My grandmother was born in the last year of the First World War, in a multifamily home with an outhouse. She did not own a TV until 1973. She was born three years after the first passenger flight — one passenger. By the time she died, tens of thousands of people would be watching movies on six-inch gadgets 30,000 feet above her head. Has any one generation seen more technological advancement? She never seemed impressed by any of it.

 

Anyway, since my becoming an empty-nester, life hasn’t become more noble or serious or dignified. I’ve become more like a 15-year-old boy — a well-adjusted, occasionally high-achieving 15-year-old with some money to spend. My grandfather never owned a car, much less a bike. I have not only a carbon-fiber model with a bunch of needless gadgets attached but $90 bike pants to soften the ride. I troll the internet to collect hard-to-find vinyl. I have more streaming services than my granddad had shoes. I collect science-fiction books.
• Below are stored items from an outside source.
Background: an optimization exercise with open tools, aiming at small area, a short achievable clock period and few clock cycles. Do not read the settings as production practice.
Only simulation tests tie the RTL to the original design; equivalence was not proved.
Power is estimated from default activity; no workload was simulated.

==> run B <==
==> flow/design.v (excerpt) <==
module shaper_bank (
    input  wire        clk,
    input  wire        rst,
    input  wire        cmd_valid,
    output wire        cmd_ready,
    input  wire [1:0]  cmd_op,         
    input  wire [2:0]  cmd_idx,
    input  wire [31:0] cmd_time,
    input  wire [15:0] cmd_len,
    input  wire        cmd_tc7,
    input  wire        cmd_marked,
    input  wire        cmd_en,
    input  wire        cmd_reset_to,
    input  wire [7:0]  cmd_penalty,
    input  wire [7:0]  cmd_overhead,
    input  wire [23:0] cmd_alloc,
    input  wire [23:0] cmd_limit,
    input  wire [23:0] cmd_burst,
    output reg         resp_valid,
    output reg         resp_admitted,
    output reg         resp_in_profile,
    output reg         resp_held,
    output reg         resp_far,
    output reg  [29:0] resp_slot,
    output reg  [31:0] resp_peak,
    output reg  [31:0] resp_committed
);
    localparam NSH = 8;
    localparam CW  = 42;                   
    localparam AW  = 45;                   
    localparam signed [AW-1:0] FLOOR = -45'sd2147483648000;   
    localparam K_ZERO = 2'd0;              
    localparam K_ADM  = 2'd1;              
    localparam K_HOLD = 2'd2;              
    localparam K_READ = 2'd3;              
    localparam ND = 11;
    function integer hr4(input integer s);
        hr4 = (s >= 1 && s <= 4);
    endfunction
  ...
Settings: LEC_CHECK=0, CAP_MARGIN=20, CORE_MARGIN=2, CORE_UTILIZATION=55, SLEW_MARGIN=20; clock period 25.0 ns.
run.sh (not shown) runs the stock make flow with config.mk's settings and CLKGATE_MAP_FILE= SYNTH_SCRIPT=/design/flow/synth_recipe.tcl, a recipe that flattens the netlist after the stock synthesis.
==> run Y: changes against run B <==
==> flow/flow/run.sh (new file) <==
#!/bin/bash
# Layout flow: the standard flow (standard.sh, unchanged synthesis and
# steps), except that the port buffers that global placement inserts on every
# input and output are sky130_fd_sc_hd__buf_4 cells instead of the cell
# buffer_ports picks on its own (a slow clkdlybuf4s50_1 delay cell).
# The full output of standard.sh is kept in standard.log in this folder; the
# ORFS logs of each step are under orfs/logs/.
set -o pipefail
export BUFFER_PORTS_ARGS="-buffer_cell sky130_fd_sc_hd__buf_4"
bash standard.sh 2>&1 | tee standard.log
exit ${PIPESTATUS[0]}
==> flow/standard.sh (new file) <==
#!/bin/bash
# synth_recipe.tcl (not shown) runs the flow's synth.tcl, then flattens the netlist and writes it again
# the make line also repeats each setting of config.mk as NAME=value (left out here)
make -C /OpenROAD-flow-scripts/flow DESIGN_CONFIG=/design/flow/config.mk WORK_HOME=/design/flow/orfs CLKGATE_MAP_FILE= SYNTH_SCRIPT=/design/flow/synth_recipe.tcl "${@:-finish}"
removed: flow/run.sh
==> qor summary <==
quantity                                                                                               run Y                    run B
Worst Path Required                                                                                 25710 ps                 20000 ps
Max Cap Viol                                                                                               2                        0
Met2 global-route usage                                                                                0.576                    0.573
Vias/cell                                                                                               6.05                     6.06
Pwr dens                                                                                          142 nW/µm²               142 nW/µm²
Post-route clock period utilization                                                                    0.271                    0.278
Peak ir drop on the vdd network                                                                     0.129 mV                 0.115 mV
Global-route wire length before repair                                                             965000 µm                968000 µm
Startpoint of the worst setup timing path                                                            a_oh[0]                    rdy_o
Slowest stage cell, crit path                                                                       edfxtp_1          clkdlybuf4s50_1
Utilization of the core after routing                                                                  0.612                    0.613
Met2 wire len                                                                                      311000 µm                309000 µm
Global routing met3 resource utilization                                                              0.0496                   0.0508
Register share of total power                                                                          0.294                    0.293
Status                                                                                       failed layout checks  complete, no violations
Layout check failures                                        max-capacitance violations, max-slew violations                        -
Total power consumption of the routed design                                                        0.0318 W                 0.0318 W
Wire length after detailed routing                                                                 667000 µm                667000 µm
Fraction of layout instances using a drive strength above 1                                           0.0757                   0.0641
Testbench counts of run B, summed over its fixed seeds: cycles 32,255.
Testbench counts of run Y, summed over its fixed seeds: cycles 32,255.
I recently bought another guitar, because who knows, maybe my dream of being a reluctant indie rock star will come true.

 

In his Histories, Herodotus tells the story of the great Persian king Cyrus, who warns his allies that “tough lands produce tough peoples, so, if they wish to retain the empire he has enabled them so spectacularly to gain, they must not even think about removing themselves to some softer, enervating environment.”

 

The notion of prosperous civilizations crumbling under the weight of their wealth and selfishness has been around ever since. Strong men build powerful empires. But those prosperous times, we are told, create soft men. And then those weak, unserious men — men who wear cargo shorts on airplanes — bring it all down.

 

Warning that the United States will fall like the Roman Empire is probably our second-favorite historical analogy, after comparing everything we dislike to Nazi Germany. I’m a skeptic of this theory. The Roman Empire stood for a thousand years — and that’s not even counting the Byzantines. They were rich and soft. And if “tough lands produce tough peoples,” why hasn’t a Canadian city won a Stanley Cup since 1994?

 

Our world is far from a utopia, but it is as close as humanity has ever gotten. And, sure, in many ways that reality is reflected in the immature and undignified nature of our growing idiocracy. But the question is: Would the paunchy guy who yells “Zelda” at me in the frozen aisle — where he’s perusing 8,000 different types of frozen pizza — fight for his country if needed? Would he show dignity in the face of depression and oppression?

 

Who knows. I’d like to think many would. I like to think we, even those of us who wear helmets on bike paths, would pick up a rifle and fight if needed. And after playing hundreds of hours of Call of Duty, I imagine I’d be pretty good at it. In the meantime, we should be grateful we don’t have to.